Poets Out Loud Reading: Joe Legaspi and Connie Roberts

On Monday, September 26th, Fordham students and faculty gathered in Lowenstein’s 12th Floor Lounge for the first Poets Out Loud reading of the semester. The audience, which also included a number of young participants in Poets Out Loud's high school outreach program, soon reached standing room only. 102 people in all attended: a terrific turnout for the start of a new academic year. Professor Heather Dubrow introduced the poets, Joseph Legaspi and Connie Roberts, with her usual intellect and enthusiasm, and everyone in attendance settled in to enjoy.

In her introduction, Professor Dubrow noted that Joseph Legaspi’s poetry is remarkable in part because of “how intensely it appeals to all the senses.” Legaspi began with an ode, citing an ode’s ability to “celebrate the things of this world.” This poem, “Ode to My Mother’s Hair,” showcases important recurring themes in his work: his family and his Filipino heritage. Poems such as “My Sister’s Wedding” and “Last Christmas Party at Dr. Alejandro Elementary School” feature Legaspi’s memories crystallized in beautiful language, while the prose poem, “Watermelon” retells a familiar childhood incident as creation myth. Legaspi read with warmth and humor, making the audience feel immediately at home. 

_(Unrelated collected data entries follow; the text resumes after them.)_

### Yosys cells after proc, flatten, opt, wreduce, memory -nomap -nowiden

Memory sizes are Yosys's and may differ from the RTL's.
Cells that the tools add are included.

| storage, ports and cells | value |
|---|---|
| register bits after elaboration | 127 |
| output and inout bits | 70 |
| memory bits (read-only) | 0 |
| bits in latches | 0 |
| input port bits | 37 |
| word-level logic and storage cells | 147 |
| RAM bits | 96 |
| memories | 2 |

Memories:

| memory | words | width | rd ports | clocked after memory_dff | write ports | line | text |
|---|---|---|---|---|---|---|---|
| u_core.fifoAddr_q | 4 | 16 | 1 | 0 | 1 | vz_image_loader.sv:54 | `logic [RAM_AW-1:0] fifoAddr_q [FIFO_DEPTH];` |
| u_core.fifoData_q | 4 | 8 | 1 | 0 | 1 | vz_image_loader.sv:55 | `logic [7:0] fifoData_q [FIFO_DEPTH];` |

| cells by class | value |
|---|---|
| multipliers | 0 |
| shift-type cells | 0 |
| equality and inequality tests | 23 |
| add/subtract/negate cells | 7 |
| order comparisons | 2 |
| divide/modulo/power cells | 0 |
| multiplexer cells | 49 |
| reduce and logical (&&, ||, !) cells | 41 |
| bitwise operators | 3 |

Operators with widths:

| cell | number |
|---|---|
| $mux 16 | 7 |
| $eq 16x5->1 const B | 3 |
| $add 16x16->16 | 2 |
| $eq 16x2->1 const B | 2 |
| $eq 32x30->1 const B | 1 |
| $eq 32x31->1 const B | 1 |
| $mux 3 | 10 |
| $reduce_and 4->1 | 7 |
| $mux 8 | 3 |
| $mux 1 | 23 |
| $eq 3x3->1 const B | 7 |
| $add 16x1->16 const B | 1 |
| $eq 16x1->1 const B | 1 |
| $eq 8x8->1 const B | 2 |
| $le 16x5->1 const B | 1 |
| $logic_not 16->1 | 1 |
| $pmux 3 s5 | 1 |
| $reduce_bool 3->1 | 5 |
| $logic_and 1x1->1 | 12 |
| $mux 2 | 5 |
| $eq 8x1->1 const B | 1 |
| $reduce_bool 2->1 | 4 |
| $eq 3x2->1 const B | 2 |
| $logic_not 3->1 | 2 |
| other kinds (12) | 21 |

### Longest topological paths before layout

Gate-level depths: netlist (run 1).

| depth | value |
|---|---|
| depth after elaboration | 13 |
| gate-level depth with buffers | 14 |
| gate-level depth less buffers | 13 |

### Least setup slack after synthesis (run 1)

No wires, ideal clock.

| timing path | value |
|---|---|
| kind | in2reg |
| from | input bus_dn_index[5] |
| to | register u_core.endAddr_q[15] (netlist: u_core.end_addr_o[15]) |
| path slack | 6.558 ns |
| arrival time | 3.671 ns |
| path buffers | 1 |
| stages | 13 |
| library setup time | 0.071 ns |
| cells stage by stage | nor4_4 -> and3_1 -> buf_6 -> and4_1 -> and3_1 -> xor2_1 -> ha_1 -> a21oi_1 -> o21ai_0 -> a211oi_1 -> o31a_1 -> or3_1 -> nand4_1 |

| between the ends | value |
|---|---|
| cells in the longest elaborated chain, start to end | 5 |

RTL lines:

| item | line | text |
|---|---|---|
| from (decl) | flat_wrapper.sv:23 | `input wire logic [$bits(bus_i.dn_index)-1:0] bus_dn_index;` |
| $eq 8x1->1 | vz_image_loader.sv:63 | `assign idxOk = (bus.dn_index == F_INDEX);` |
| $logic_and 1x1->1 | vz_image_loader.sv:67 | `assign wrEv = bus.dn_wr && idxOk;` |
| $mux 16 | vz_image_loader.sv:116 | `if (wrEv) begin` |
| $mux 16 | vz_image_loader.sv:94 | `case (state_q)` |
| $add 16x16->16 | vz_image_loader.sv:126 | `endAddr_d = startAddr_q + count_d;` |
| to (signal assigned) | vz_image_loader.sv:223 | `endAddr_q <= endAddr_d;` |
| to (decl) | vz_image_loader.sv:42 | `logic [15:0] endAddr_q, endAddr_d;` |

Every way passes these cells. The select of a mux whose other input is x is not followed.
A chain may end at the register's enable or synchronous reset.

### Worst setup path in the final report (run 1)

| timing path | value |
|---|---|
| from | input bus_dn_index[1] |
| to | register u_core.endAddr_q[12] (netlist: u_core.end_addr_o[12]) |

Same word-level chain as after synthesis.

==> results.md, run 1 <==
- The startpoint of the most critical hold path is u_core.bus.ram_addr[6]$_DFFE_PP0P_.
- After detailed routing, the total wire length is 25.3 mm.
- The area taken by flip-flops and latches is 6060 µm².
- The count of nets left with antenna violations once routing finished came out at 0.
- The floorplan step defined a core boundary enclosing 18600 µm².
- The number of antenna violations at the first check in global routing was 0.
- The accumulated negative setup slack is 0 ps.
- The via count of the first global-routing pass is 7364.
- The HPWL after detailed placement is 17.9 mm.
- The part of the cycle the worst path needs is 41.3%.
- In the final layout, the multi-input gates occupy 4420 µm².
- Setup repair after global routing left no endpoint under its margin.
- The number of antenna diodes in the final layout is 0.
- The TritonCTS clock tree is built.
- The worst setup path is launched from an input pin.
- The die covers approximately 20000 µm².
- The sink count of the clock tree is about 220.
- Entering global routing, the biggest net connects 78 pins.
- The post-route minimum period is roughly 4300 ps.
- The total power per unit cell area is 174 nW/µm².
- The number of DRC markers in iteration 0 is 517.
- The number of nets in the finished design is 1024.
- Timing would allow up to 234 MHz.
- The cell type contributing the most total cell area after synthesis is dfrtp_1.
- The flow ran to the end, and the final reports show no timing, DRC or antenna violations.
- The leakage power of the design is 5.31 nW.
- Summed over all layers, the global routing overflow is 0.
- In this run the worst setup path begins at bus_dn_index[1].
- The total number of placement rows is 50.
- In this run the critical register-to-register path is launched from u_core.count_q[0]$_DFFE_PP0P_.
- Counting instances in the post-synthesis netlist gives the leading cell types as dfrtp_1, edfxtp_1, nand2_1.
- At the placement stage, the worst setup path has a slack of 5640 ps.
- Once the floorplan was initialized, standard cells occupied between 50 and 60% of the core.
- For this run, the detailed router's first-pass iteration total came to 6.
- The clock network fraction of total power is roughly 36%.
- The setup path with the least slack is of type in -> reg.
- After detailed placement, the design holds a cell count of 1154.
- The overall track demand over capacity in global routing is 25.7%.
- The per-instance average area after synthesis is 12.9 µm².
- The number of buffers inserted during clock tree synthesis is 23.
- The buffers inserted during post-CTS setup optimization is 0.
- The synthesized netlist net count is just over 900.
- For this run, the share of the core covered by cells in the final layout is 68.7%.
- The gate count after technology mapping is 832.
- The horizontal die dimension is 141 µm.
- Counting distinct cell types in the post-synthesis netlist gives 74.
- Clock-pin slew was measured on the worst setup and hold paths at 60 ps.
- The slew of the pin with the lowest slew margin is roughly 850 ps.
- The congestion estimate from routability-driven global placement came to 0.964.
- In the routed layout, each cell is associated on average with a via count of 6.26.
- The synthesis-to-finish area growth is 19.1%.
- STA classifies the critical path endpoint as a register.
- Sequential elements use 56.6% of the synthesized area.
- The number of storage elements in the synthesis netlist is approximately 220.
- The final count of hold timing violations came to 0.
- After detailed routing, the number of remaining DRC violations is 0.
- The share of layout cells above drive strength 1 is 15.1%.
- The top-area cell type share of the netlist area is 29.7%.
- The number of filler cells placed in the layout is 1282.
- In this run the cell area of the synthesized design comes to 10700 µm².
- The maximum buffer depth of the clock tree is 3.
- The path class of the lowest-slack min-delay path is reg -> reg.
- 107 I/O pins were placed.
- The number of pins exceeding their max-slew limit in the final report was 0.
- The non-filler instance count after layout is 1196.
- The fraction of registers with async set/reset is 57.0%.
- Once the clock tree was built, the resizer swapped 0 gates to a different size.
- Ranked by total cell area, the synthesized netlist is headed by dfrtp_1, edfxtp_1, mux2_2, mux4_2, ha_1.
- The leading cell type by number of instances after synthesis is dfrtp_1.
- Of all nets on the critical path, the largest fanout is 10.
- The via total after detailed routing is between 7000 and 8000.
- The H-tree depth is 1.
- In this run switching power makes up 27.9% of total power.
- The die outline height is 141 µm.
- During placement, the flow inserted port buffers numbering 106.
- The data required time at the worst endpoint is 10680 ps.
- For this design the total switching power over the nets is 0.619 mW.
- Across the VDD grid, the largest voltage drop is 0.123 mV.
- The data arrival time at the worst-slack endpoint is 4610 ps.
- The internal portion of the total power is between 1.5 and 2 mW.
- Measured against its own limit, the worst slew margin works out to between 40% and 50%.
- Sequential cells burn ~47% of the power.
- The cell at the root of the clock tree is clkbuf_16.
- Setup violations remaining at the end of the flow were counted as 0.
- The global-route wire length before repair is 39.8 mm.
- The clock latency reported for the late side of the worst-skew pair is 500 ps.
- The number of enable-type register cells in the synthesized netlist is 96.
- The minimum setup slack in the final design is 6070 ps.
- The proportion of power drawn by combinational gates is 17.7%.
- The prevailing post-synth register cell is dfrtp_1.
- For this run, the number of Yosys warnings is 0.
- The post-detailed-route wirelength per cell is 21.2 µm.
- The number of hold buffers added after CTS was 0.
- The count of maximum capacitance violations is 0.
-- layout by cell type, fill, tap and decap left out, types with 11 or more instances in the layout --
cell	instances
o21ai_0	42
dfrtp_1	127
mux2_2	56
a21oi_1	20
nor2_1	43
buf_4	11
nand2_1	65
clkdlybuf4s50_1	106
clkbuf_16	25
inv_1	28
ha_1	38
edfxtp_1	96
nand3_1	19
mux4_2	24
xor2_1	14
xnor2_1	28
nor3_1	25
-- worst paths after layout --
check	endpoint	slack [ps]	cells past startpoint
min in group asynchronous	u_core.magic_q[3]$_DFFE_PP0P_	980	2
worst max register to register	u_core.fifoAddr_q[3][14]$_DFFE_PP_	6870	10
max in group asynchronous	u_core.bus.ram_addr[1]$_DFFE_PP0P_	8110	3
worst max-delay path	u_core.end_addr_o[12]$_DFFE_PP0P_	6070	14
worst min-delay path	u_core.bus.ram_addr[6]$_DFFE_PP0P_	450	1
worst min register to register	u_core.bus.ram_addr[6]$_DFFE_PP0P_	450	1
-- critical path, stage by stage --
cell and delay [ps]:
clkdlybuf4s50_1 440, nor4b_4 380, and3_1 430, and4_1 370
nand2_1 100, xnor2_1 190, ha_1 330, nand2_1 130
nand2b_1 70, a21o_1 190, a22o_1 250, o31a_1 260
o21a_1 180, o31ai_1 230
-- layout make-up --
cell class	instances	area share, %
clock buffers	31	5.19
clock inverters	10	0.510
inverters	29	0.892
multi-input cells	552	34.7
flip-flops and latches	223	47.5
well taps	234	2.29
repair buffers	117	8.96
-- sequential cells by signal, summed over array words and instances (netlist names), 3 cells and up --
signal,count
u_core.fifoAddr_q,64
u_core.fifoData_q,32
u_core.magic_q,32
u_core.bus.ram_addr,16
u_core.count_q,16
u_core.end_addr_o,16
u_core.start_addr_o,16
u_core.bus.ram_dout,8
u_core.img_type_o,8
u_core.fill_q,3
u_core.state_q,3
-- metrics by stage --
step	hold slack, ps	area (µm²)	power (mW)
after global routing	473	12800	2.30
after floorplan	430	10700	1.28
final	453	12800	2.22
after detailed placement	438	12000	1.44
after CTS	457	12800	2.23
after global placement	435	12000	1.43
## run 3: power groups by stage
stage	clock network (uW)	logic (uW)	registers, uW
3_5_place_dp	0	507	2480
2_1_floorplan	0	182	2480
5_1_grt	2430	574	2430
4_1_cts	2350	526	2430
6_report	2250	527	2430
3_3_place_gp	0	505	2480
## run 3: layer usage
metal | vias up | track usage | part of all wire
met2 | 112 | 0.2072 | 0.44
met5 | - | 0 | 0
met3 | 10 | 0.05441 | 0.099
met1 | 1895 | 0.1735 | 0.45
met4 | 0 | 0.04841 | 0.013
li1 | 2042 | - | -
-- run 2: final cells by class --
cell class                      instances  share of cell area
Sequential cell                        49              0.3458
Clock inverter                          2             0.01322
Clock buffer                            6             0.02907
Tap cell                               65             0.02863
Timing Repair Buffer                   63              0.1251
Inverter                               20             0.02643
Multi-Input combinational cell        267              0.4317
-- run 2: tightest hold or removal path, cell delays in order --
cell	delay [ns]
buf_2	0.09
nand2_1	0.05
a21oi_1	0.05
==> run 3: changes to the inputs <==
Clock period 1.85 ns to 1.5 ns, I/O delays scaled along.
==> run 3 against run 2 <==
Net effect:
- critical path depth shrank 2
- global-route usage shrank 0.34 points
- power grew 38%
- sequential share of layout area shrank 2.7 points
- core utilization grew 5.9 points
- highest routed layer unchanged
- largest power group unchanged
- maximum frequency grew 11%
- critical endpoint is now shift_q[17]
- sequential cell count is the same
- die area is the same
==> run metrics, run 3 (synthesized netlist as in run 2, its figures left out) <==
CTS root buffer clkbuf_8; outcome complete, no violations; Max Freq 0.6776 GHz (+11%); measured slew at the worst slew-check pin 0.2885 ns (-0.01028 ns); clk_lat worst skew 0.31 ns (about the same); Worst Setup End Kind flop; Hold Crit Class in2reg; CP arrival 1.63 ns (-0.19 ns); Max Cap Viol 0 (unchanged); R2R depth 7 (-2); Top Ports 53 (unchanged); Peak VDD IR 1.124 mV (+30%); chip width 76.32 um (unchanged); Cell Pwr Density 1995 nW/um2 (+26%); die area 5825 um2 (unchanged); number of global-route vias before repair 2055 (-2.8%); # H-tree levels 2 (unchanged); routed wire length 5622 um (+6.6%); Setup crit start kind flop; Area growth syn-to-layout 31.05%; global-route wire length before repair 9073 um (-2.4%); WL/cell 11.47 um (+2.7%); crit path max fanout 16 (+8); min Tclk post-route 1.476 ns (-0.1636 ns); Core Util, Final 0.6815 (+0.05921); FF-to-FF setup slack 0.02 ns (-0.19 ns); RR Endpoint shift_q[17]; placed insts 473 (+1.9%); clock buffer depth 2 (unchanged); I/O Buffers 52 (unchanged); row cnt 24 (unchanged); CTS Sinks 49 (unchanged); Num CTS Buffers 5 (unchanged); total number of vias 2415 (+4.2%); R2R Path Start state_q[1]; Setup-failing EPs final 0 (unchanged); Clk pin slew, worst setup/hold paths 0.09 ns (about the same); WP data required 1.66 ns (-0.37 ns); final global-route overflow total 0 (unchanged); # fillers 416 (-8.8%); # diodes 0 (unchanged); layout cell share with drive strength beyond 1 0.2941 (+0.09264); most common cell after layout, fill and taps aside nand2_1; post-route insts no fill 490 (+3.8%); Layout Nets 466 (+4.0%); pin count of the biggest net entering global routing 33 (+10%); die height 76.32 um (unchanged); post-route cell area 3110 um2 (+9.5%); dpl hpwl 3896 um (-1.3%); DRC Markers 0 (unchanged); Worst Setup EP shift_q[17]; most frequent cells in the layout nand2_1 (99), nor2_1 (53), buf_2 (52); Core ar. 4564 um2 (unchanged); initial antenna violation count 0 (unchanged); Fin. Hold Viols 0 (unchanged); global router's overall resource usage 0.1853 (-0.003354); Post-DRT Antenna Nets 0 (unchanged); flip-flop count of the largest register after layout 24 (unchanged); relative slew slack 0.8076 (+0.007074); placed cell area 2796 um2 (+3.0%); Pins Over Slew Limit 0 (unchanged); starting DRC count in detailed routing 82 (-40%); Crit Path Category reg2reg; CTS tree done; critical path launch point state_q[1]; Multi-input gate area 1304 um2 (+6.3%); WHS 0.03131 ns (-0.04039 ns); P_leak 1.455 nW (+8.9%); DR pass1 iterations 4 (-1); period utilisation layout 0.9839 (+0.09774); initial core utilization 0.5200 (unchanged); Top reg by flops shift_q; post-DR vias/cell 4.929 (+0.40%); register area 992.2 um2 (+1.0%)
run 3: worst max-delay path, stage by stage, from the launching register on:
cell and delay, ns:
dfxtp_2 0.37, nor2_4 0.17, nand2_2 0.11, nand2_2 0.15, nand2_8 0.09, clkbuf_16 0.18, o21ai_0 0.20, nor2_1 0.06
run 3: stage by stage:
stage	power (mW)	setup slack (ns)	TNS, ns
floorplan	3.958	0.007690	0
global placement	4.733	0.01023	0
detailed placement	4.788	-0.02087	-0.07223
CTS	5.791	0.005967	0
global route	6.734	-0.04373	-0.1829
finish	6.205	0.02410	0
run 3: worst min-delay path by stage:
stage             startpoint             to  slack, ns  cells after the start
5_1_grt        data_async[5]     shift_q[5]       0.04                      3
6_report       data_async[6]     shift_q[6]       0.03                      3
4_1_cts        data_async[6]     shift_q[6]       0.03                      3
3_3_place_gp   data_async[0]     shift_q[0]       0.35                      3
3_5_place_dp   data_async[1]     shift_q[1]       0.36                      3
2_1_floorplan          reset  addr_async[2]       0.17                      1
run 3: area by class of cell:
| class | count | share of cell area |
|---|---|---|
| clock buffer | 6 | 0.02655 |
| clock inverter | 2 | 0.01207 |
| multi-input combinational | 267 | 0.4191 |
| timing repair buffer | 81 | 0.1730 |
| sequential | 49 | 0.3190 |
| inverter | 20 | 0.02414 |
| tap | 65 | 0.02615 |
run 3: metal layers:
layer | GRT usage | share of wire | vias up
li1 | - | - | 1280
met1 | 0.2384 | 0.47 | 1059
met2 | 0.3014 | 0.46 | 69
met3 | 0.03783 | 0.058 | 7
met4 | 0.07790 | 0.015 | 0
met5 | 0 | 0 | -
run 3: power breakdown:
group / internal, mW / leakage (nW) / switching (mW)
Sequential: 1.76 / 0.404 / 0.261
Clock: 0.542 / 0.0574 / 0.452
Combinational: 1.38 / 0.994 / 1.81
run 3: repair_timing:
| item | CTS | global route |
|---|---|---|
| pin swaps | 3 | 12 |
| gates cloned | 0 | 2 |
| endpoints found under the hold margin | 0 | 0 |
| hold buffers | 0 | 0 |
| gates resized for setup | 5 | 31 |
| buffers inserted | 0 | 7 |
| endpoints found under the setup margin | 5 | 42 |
==> src/rtl/data_pipe_interconnect_m2s_rr.sv <==
// -----------------------------------------------------------------------------
// data_pipe_interconnect_m2s_rr
// Many-to-one merge of NUM valid/ready upstream streams onto one downstream
// stream. A round-robin arbiter picks the next source. The output is
// registered and backed by a one-entry skid stage, so one beat per cycle is
// sustained. curr_path reports the source index of the beat on m00.
//
// Optional feature macro: DATA_PIPE_M2S_FIXED_PRI_EN
//   defined   : fixed priority, the lowest valid index always wins (no rr pointer)
//   undefined : round-robin starting after the last granted port
//
// Ports
//   clock      : clock
//   rst_n      : synchronous active-low reset
//   clk_en     : global enable, all state frozen and readies low when 0
//   curr_path  : source index of the beat presented on m00
//   s00_valid  : upstream valid, one bit per port
//   s00_ready  : upstream ready, one bit per port (combinational, at most one high)
//   s00_data   : upstream data, DSIZE bits per port
//   m00_valid  : downstream valid
//   m00_ready  : downstream ready
//   m00_data   : downstream data, forced to zero while m00_valid is low
// -----------------------------------------------------------------------------
module data_pipe_interconnect_m2s_rr #(
    parameter int unsigned NUM   = 8,
    parameter int unsigned DSIZE = 8,
    parameter int unsigned NSIZE = $clog2(NUM)
) (
    input  logic                       clock,
    input  logic                       rst_n,
    input  logic                       clk_en,
    output logic [NSIZE-1:0]           curr_path,
    input  logic [NUM-1:0]             s00_valid,
    output logic [NUM-1:0]             s00_ready,
    input  logic [NUM-1:0][DSIZE-1:0]  s00_data,
    output logic                       m00_valid,
    input  logic                       m00_ready,
    output logic [DSIZE-1:0]           m00_data
);

    // Stage occupancy encoded as {out_vld, sk_vld}; 2'b01 is unreachable.
    typedef enum logic [1:0] {
        ST_EMPTY = 2'b00,
        ST_ONE   = 2'b10,
        ST_FULL  = 2'b11
    } state_e;

    typedef struct packed {
        logic [DSIZE-1:0] data;
        logic [NSIZE-1:0] id;
    } beat_t;

    state_e state_q, state_d;
    beat_t  out_q, out_d;
    beat_t  sk_q, sk_d;

    logic             out_vld;
    logic             sk_vld;
    logic             gnt_vld;
    logic [NSIZE-1:0] gnt;
    logic             acc;
    logic             pop;
    beat_t            in_beat;

`ifndef DATA_PIPE_M2S_FIXED_PRI_EN
    localparam logic [NSIZE-1:0] LAST_RST = NSIZE'(NUM - 1);

    logic [NSIZE-1:0] last_q, last_d;
`endif

    assign out_vld = state_q[1];
    assign sk_vld  = state_q[0];

    // Arbiter: first valid port in scan order wins.
    always_comb begin
        logic [NSIZE-1:0] cand;
        int unsigned      idx;
        gnt_vld = 1'b0;
        gnt     = '0;
        cand    = '0;
        idx     = 0;
        for (int unsigned k = 0; k < NUM; k++) begin
`ifdef DATA_PIPE_M2S_FIXED_PRI_EN
            idx = k;
`else
            // Start one past the last granted port, wrapping at NUM.
            idx = (32'(last_q) + k + 1) % NUM;
`endif
            cand = NSIZE'(idx);
            if (!gnt_vld && s00_valid[cand]) begin
                gnt_vld = 1'b1;
                gnt     = cand;
            end
        end
    end

    // Ready only toward the granted port, and only when the skid is free.
    always_comb begin
        s00_ready = '0;
        for (int unsigned i = 0; i < NUM; i++) begin
            s00_ready[i] = rst_n & clk_en & ~sk_vld & gnt_vld & (gnt == NSIZE'(i));
        end
    end

    assign acc          = gnt_vld & s00_valid[gnt] & s00_ready[gnt];
    assign pop          = out_vld & m00_ready & clk_en;
    assign in_beat.data = s00_data[gnt];
    assign in_beat.id   = gnt;

    // Next-state and stage loading.
    always_comb begin
        state_d = state_q;
        out_d   = out_q;
        sk_d    = sk_q;
        if (clk_en) begin
            unique case (state_q)
                ST_EMPTY: begin
                    if (acc) begin
                        out_d   = in_beat;
                        state_d = ST_ONE;
                    end
                end
                ST_ONE: begin
                    if (acc && pop) begin
                        out_d = in_beat;
                    end else if (acc) begin
                        sk_d    = in_beat;
                        state_d = ST_FULL;
                    end else if (pop) begin
                        state_d = ST_EMPTY;
                    end
                end
                ST_FULL: begin
                    // Ready is low here, so only draining is possible.
                    if (pop) begin
                        out_d   = sk_q;
                        state_d = ST_ONE;
                    end
                end
                default: begin
                    state_d = ST_EMPTY;
                end
            endcase
        end
    end

`ifndef DATA_PIPE_M2S_FIXED_PRI_EN
    // Pointer follows every accepted grant; acc already implies clk_en.
    always_comb begin
        last_d = last_q;
        if (acc) begin
            last_d = gnt;
        end
    end
`endif

    // State registers, synchronous reset.
    always_ff @(posedge clock) begin
        if (!rst_n) begin
            state_q <= ST_EMPTY;
            out_q   <= '0;
            sk_q    <= '0;
`ifndef DATA_PIPE_M2S_FIXED_PRI_EN
            last_q  <= LAST_RST;
`endif
        end else begin
            state_q <= state_d;
            out_q   <= out_d;
            sk_q    <= sk_d;
`ifndef DATA_PIPE_M2S_FIXED_PRI_EN
            last_q  <= last_d;
`endif
        end
    end

    assign m00_valid = out_vld;
    assign m00_data  = out_vld ? out_q.data : '0;
    assign curr_path = out_q.id;

endmodule

==> config.mk <==
export PLATFORM = sky130hd
export DESIGN_NAME = data_pipe_interconnect_m2s_rr
export DESIGN_NICKNAME = d
export VERILOG_FILES = /design/src/rtl/data_pipe_interconnect_m2s_rr.sv
export SDC_FILE = /design/constraint.sdc
export NUM_CORES = 1
export LEC_CHECK = 0
export BUFFER_PORTS_ARGS = -buffer_cell sky130_fd_sc_hd__buf_4
export CAP_MARGIN = 30
export CELL_PAD_IN_SITES_DETAIL_PLACEMENT = 0
export CELL_PAD_IN_SITES_GLOBAL_PLACEMENT = 1
export CORE_MARGIN = 1.5
export CORE_UTILIZATION = 41
export DETAILED_ROUTE_END_ITERATION = 8
export PLACE_DENSITY = 0.9
export SYNTH_ARGS = -nofsm -noshare
export SYNTH_HDL_FRONTEND = slang
export SYNTH_SLANG_ARGS = --single-unit
==> constraint.sdc <==
create_clock -name clock -period 12.4 [get_ports clock]
set_input_delay 1.24 -clock clock [delete_from_list [all_inputs] [get_ports clock]]
set_output_delay 1.24 -clock clock [all_outputs]
set_load 0.1 [all_outputs]
Word level (Yosys, flattened, before mapping):

Index checks and enable logic that the tools add are counted.

* add/subtract/negate cells: 14
* $mul: 0
* div/mod/pow operators: 0
* $lt $le $gt $ge: 9
* equal/unequal tests: 14
* shift operators: 0
* mux-type cells: 49
* bitwise logic cells: 17
* reduce and logical (&&, ||, !) cells: 21

Operators with widths (number)
* 3-bit by 4-bit less-than comparator with 1-bit output, second input constant: 9
* 11-bit 2-to-1 mux: 3
* 11-bit one-hot mux with 3 select lines: 1
* 1-bit binary-select mux with 3-bit select: 10
* 3-bit by 1-bit adder with 3-bit output, second input constant: 8
* 8-bit binary-select mux with 3-bit select: 1
* 3-bit 2-to-1 mux: 8
* 1-bit 2-to-1 mux: 18
* 8-bit 2-to-1 mux: 2
* 1-bit AND: 15
* 3-bit adder, second input constant: 4
* 3-bit == test, second input constant: 4
* 2-bit 2-to-1 mux: 5
* 5-bit AND reduction: 2
* 1-bit logical AND: 8
* 2-bit != test, second input constant: 4
* 1-bit logical NOT: 7
* 3-bit by 2-bit adder with 3-bit output, second input constant: 2
* 3-bit by 2-bit == test with 1-bit output, second input constant: 2
* 2-bit one-hot mux with 3 select lines: 1
* 2-bit == test, second input constant: 2
* 4-bit AND reduction: 1
* 3-bit by 1-bit == test with 1-bit output, second input constant: 1
* 3-bit logical NOT: 1
* 4 further kinds: 5

* flip-flop bits (word level): 27
* bits in latches: 0
* RAM bits: 0
* bits in read-only memories: 0
* logic and storage cells: 130
* memories kept: 0

Depth between registers and ports, before layout:

* depth after elaboration: 33
* mapped depth: 19

Worst setup path before layout:

Ideal clock, no wire load.

* path type: flip-flop to output port
* start: register last_q[1]
* end: output s00_ready[7]
* arrival time: 5.629 ns
* required time: 11.160 ns
* slack: 5.531 ns
* cell stages (with the launch flop): 17
* cell sequence: dfxtp_1 -> clkbuf_1 -> clkinv_1 -> ha_1 -> buf_2 -> buf_6 -> mux2_2 -> mux4_2 -> nor2_1 -> a21oi_1 -> o31ai_1 -> a21oi_1 -> a21oi_1 -> buf_2 -> buf_2 -> nand2_1 -> nor3_1

* longest elaborated chain between the ends: 27
* elaborated cells on any way between the ends: 63
* those cells by class: 14 x add/sub; 1 x eq/ne; 32 x mux; 2 x bitwise; 14 x reduce/logical

Ends and longest elaborated chain
* from (decl): line 68 `logic [NSIZE-1:0] last_q, last_d;`
* from (signal assigned): line 171 `last_q <= last_d;`
* parallel branches: the longest is 26 deep, another holds 3-bit by 1-bit adder with 3-bit output
* 1-bit AND (*): line 101 `s00_ready[i] = rst_n & clk_en & ~sk_vld & gnt_vld & (gnt == NSIZE'(i));`
* to (decl): line 34 `output logic [NUM-1:0] s00_ready,`

Every way passes the cells marked *. The select of a mux whose other input is x is not followed.

Worst setup path after layout:

* start: register last_q[0]
* end: output s00_ready[1]

* longest elaborated chain between the ends: 27
* elaborated cells on any way between the ends: 63
* those cells by class: 14 x add/sub; 1 x eq/ne; 32 x mux; 2 x bitwise; 14 x reduce/logical

Ends and longest elaborated chain (line)
* parallel branches: the longest is 26 deep, another holds 3-bit by 1-bit adder with 3-bit output
* 1-bit AND (*): 101

Marked as above.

Like Legaspi, Connie Roberts also draws inspiration from her family and heritage. Her reading was peppered with information about the geography of her native Ireland and the incidents that inspired her. Drawing on Pope Francis’s Laudato Si, the summer reading assignment for all incoming first-year students, Roberts said that her work reflects a “melding of mother nature and human nature,” and how respect for one builds respect for the other. Her work is painfully honest. “I strike for balance in my poetry,” she said. “No one’s all good or all bad.” In “A Crown for Their Last Night in Ballybrittan,” Roberts conjures a horrifying scene of violence in her childhood home, while “Oasis” details the exceptional kindness of her foster mother. One of her later poems, “Mosaic” was inspired by Grace Farrell, a fellow Irish woman who froze to death in the atrium of St. Brigid’s Church. This poem, like most of her work, conveys Roberts’s intense compassion. 

After the reading, Professor Dubrow returned to the podium and eight lucky audience members won free books in a drawing. A reception followed with refreshments, and the poets were able to mingle with attendees. All in all, the event proved to be a wonderful start to a new semester. Join us for the next Poets Out Loud reading on Thursday, October 20th.